Refinery Pre-Heat Train Network Simulation Undergoing Fouling: Assessment of Energy Efficiency and Carbon Emissions

Fouling in crude preheat trains in oil refineries causes additional fuel and production costs, operating difficulties, CO2 emissions, and safety issues. Crude oil fouling deposition mechanisms are still not well understood. Current exchanger design methodologies (based on empirical fouling factors), operating practices, and mitigation solutions (ranging from the use of chemical additives to tube inserts) do not prevent efficiency losses or disruption of operations. Moreover, current analysis and design methodologies neglect local effects and dynamics of fouling, in favor of lumped, steady-state, “averaged” heuristic models.
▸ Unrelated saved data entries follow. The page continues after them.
<file path="src/rtl/multicycle_controller_if.sv">
// Bundle of controller <-> multicycle datapath signals.
// ALUControl gains a bit when the extended ALU operations are enabled.
interface multicycle_controller_if #(
    parameter int EXT_ALU = 0
);
    logic [19:0]          Instr;
    logic [3:0]           ALUFlags;
    logic                 PCWrite;
    logic                 AdrSrc;
    logic                 MemWrite;
    logic                 IRWrite;
    logic [1:0]           ResultSrc;
    logic                 ALUSrcA;
    logic [1:0]           ALUSrcB;
    logic [1+EXT_ALU:0]   ALUControl;
    logic [1:0]           ImmSrc;
    logic [1:0]           RegSrc;
    logic                 RegWrite;
    logic                 Undef;

    modport master (
        input  Instr, ALUFlags,
        output PCWrite, AdrSrc, MemWrite, IRWrite, ResultSrc, ALUSrcA, ALUSrcB,
               ALUControl, ImmSrc, RegSrc, RegWrite, Undef
    );

    modport slave (
        output Instr, ALUFlags,
        input  PCWrite, AdrSrc, MemWrite, IRWrite, ResultSrc, ALUSrcA, ALUSrcB,
               ALUControl, ImmSrc, RegSrc, RegWrite, Undef
    );
endinterface

</file>
<file path="src/rtl/multicycle_controller.sv">
// Multicycle ARM control unit: FETCH/DECODE/EXECUTE/MEMORY/WRITEBACK sequencer
// with NZCV flag register and condition-gated architectural writes.
module multicycle_controller #(
    parameter int EXT_ALU = 0,
    parameter int IDX_SUB = 1
) (
    input  logic                    clk,
    input  logic                    rst,
    multicycle_controller_if.master bus
);
    localparam int AW = 2 + EXT_ALU;
    localparam logic [AW-1:0] ALU_ADD = AW'(3'd0);
    localparam logic [AW-1:0] ALU_SUB = AW'(3'd1);
    localparam logic [AW-1:0] ALU_AND = AW'(3'd2);
    localparam logic [AW-1:0] ALU_ORR = AW'(3'd3);
    localparam logic [AW-1:0] ALU_EOR = AW'(3'd4);

    typedef enum logic [3:0] {
        S_FETCH, S_DECODE, S_MEMADR, S_MEMRD, S_MEMWB,
        S_MEMWR, S_EXECR, S_EXECI, S_ALUWB, S_BRANCH
    } state_t;

    state_t        state_q, state_d;
    logic [3:0]    flags_q, flags_d;
    logic          cond_q, cond_d;

    // Instr carries bits [31:12], so instruction bit k sits at index k-12.
    logic [1:0]    op;
    logic [5:0]    funct;
    logic [3:0]    cmd;
    logic [3:0]    cond;
    logic          i_bit, s_bit, l_bit, u_bit;
    logic          unused_instr;

    assign op           = bus.Instr[15:14];
    assign funct        = bus.Instr[13:8];
    assign cond         = bus.Instr[19:16];
    assign u_bit        = bus.Instr[11];
    assign i_bit        = funct[5];
    assign cmd          = funct[4:1];
    assign s_bit        = funct[0];
    assign l_bit        = funct[0];
    assign unused_instr = ^{bus.Instr[10:9], bus.Instr[7:0]};

    function automatic logic cond_ex(input logic [3:0] c, input logic [3:0] f);
        logic n, z, cy, v;
        {n, z, cy, v} = f;
        case (c)
            4'b0000: cond_ex = z;
            4'b0001: cond_ex = ~z;
            4'b0010: cond_ex = cy;
            4'b0011: cond_ex = ~cy;
            4'b0100: cond_ex = n;
            4'b0101: cond_ex = ~n;
            4'b0110: cond_ex = v;
            4'b0111: cond_ex = ~v;
            4'b1000: cond_ex = cy & ~z;
            4'b1001: cond_ex = ~cy | z;
            4'b1010: cond_ex = (n == v);
            4'b1011: cond_ex = (n != v);
            4'b1100: cond_ex = ~z & (n == v);
            4'b1101: cond_ex = z | (n != v);
            4'b1110: cond_ex = 1'b1;
            default: cond_ex = 1'b0;
        endcase
    endfunction

    logic [AW-1:0] alu_op;
    logic          dp_ok, no_write, set_flags, cv_upd, supported;

    always_comb begin
        alu_op    = ALU_ADD;
        dp_ok     = 1'b1;
        no_write  = 1'b0;
        set_flags = s_bit;
        cv_upd    = 1'b0;
        case (cmd)
            4'b0100: begin alu_op = ALU_ADD; cv_upd = 1'b1; end
            4'b0010: begin alu_op = ALU_SUB; cv_upd = 1'b1; end
            4'b0000: alu_op = ALU_AND;
            4'b1100: alu_op = ALU_ORR;
            4'b0001: begin
                if (EXT_ALU != 0) alu_op = ALU_EOR;
                else              dp_ok  = 1'b0;
            end
            4'b1010: begin
                // CMP: subtract purely for flags, so it always sets them and never writes back
                if (EXT_ALU != 0) begin
                    alu_op    = ALU_SUB;
                    no_write  = 1'b1;
                    set_flags = 1'b1;
                    cv_upd    = 1'b1;
                end else begin
                    dp_ok = 1'b0;
                end
            end
            default: dp_ok = 1'b0;
        endcase
        case (op)
            2'b00:   supported = dp_ok;
            2'b01,
            2'b10:   supported = 1'b1;
            default: supported = 1'b0;
        endcase
    end

    always_comb begin
        state_d = state_q;
        flags_d = flags_q;
        cond_d  = cond_q;
        case (state_q)
            S_FETCH:  state_d = S_DECODE;
            S_DECODE: begin
                cond_d = cond_ex(cond, flags_q);
                case (op)
                    2'b00:   state_d = !dp_ok ? S_FETCH : (i_bit ? S_EXECI : S_EXECR);
                    2'b01:   state_d = S_MEMADR;
                    2'b10:   state_d = S_BRANCH;
                    default: state_d = S_FETCH;
                endcase
            end
            S_MEMADR: state_d = l_bit ? S_MEMRD : S_MEMWR;
            S_MEMRD:  state_d = S_MEMWB;
            S_EXECR,
            S_EXECI: begin
                state_d = S_ALUWB;
                // Logical ops leave carry and overflow untouched
                if (cond_q && set_flags) begin
                    flags_d[3:2] = bus.ALUFlags[3:2];
                    if (cv_upd) flags_d[1:0] = bus.ALUFlags[1:0];
                end
            end
            default:  state_d = S_FETCH;
        endcase
    end

    always_ff @(posedge clk or negedge rst) begin
        if (!rst) begin
            state_q <= S_FETCH;
            flags_q <= 4'b0000;
            cond_q  <= 1'b0;
        end else begin
            state_q <= state_d;
            flags_q <= flags_d;
            cond_q  <= cond_d;
        end
    end

    always_comb begin
        bus.PCWrite    = 1'b0;
        bus.AdrSrc     = 1'b0;
        bus.MemWrite   = 1'b0;
        bus.IRWrite    = 1'b0;
        bus.ResultSrc  = 2'b00;
        bus.ALUSrcA    = 1'b0;
        bus.ALUSrcB    = 2'b00;
        bus.ALUControl = ALU_ADD;
        bus.RegWrite   = 1'b0;
        bus.Undef      = 1'b0;
        bus.ImmSrc     = op;
        bus.RegSrc     = {op == 2'b01, op == 2'b10};
        case (state_q)
            S_FETCH: begin
                bus.IRWrite   = 1'b1;
                bus.PCWrite   = 1'b1;
                bus.ALUSrcA   = 1'b1;
                bus.ALUSrcB   = 2'b10;
                bus.ResultSrc = 2'b10;
            end
            S_DECODE: begin
                bus.ALUSrcA   = 1'b1;
                bus.ALUSrcB   = 2'b10;
                bus.ResultSrc = 2'b10;
                bus.Undef     = ~supported;
            end
            S_MEMADR: begin
                bus.ALUSrcB    = 2'b01;
                bus.ALUControl = ((IDX_SUB != 0) && !u_bit) ? ALU_SUB : ALU_ADD;
            end
            S_MEMRD:  bus.AdrSrc = 1'b1;
            S_MEMWB: begin
                bus.ResultSrc = 2'b01;
                bus.RegWrite  = cond_q;
            end
            S_MEMWR: begin
                bus.AdrSrc   = 1'b1;
                bus.MemWrite = cond_q;
            end
            S_EXECR:  bus.ALUControl = alu_op;
            S_EXECI: begin
                bus.ALUSrcB    = 2'b01;
                bus.ALUControl = alu_op;
            end
            S_ALUWB:  bus.RegWrite = cond_q & ~no_write;
            S_BRANCH: begin
                bus.ALUSrcB   = 2'b01;
                bus.ResultSrc = 2'b10;
                bus.PCWrite   = cond_q;
            end
            default: ;
        endcase
        // State already reads FETCH during reset, so its strobes must be suppressed here
        if (!rst) begin
            bus.PCWrite  = 1'b0;
            bus.IRWrite  = 1'b0;
            bus.MemWrite = 1'b0;
            bus.RegWrite = 1'b0;
            bus.Undef    = 1'b0;
        end
    end
endmodule

</file>
<file path="src/flat_wrapper.sv">
// flat-port wrapper written by rule: the top's interface ports become plain ports
module multicycle_controller_flat 
#(
    parameter int EXT_ALU = 0,
    parameter int IDX_SUB = 1
)
  (clk, rst, bus_Instr, bus_ALUFlags, bus_PCWrite, bus_AdrSrc, bus_MemWrite, bus_IRWrite, bus_ResultSrc, bus_ALUSrcA, bus_ALUSrcB, bus_ALUControl, bus_ImmSrc, bus_RegSrc, bus_RegWrite, bus_Undef);
  multicycle_controller_if #(.EXT_ALU(EXT_ALU)) bus_i ();
  input  logic clk;
  input  logic rst;
  input wire logic [$bits(bus_i.Instr)-1:0] bus_Instr;
  input wire logic [$bits(bus_i.ALUFlags)-1:0] bus_ALUFlags;
  output wire logic [$bits(bus_i.PCWrite)-1:0] bus_PCWrite;
  output wire logic [$bits(bus_i.AdrSrc)-1:0] bus_AdrSrc;
  output wire logic [$bits(bus_i.MemWrite)-1:0] bus_MemWrite;
  output wire logic [$bits(bus_i.IRWrite)-1:0] bus_IRWrite;
  output wire logic [$bits(bus_i.ResultSrc)-1:0] bus_ResultSrc;
  output wire logic [$bits(bus_i.ALUSrcA)-1:0] bus_ALUSrcA;
  output wire logic [$bits(bus_i.ALUSrcB)-1:0] bus_ALUSrcB;
  output wire logic [$bits(bus_i.ALUControl)-1:0] bus_ALUControl;
  output wire logic [$bits(bus_i.ImmSrc)-1:0] bus_ImmSrc;
  output wire logic [$bits(bus_i.RegSrc)-1:0] bus_RegSrc;
  output wire logic [$bits(bus_i.RegWrite)-1:0] bus_RegWrite;
  output wire logic [$bits(bus_i.Undef)-1:0] bus_Undef;
  assign bus_i.Instr = bus_Instr;
  assign bus_i.ALUFlags = bus_ALUFlags;
  assign bus_PCWrite = bus_i.PCWrite;
  assign bus_AdrSrc = bus_i.AdrSrc;
  assign bus_MemWrite = bus_i.MemWrite;
  assign bus_IRWrite = bus_i.IRWrite;
  assign bus_ResultSrc = bus_i.ResultSrc;
  assign bus_ALUSrcA = bus_i.ALUSrcA;
  assign bus_ALUSrcB = bus_i.ALUSrcB;
  assign bus_ALUControl = bus_i.ALUControl;
  assign bus_ImmSrc = bus_i.ImmSrc;
  assign bus_RegSrc = bus_i.RegSrc;
  assign bus_RegWrite = bus_i.RegWrite;
  assign bus_Undef = bus_i.Undef;
  multicycle_controller #(.EXT_ALU(EXT_ALU), .IDX_SUB(IDX_SUB)) u_core (.clk(clk), .rst(rst), .bus(bus_i));
endmodule
</file>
In this paper, a dynamic and distributed model recently developed that accounts for localized fouling growth as a function of process conditions is used to simulate the dynamic behavior of the hot end of a refinery preheat train. The network is simulated by a simultaneous solution of all exchangers, combined according to a desired configuration, within gPROMS, a commercial dynamic simulation environment. The overall network model allows capturing some complex interactions within the network over time and enables the rigorous computation of several key indicators which are highly dependent on fouling. These include throughput reduction, additional energy requirements, and overall economic and CO2 emission impacts.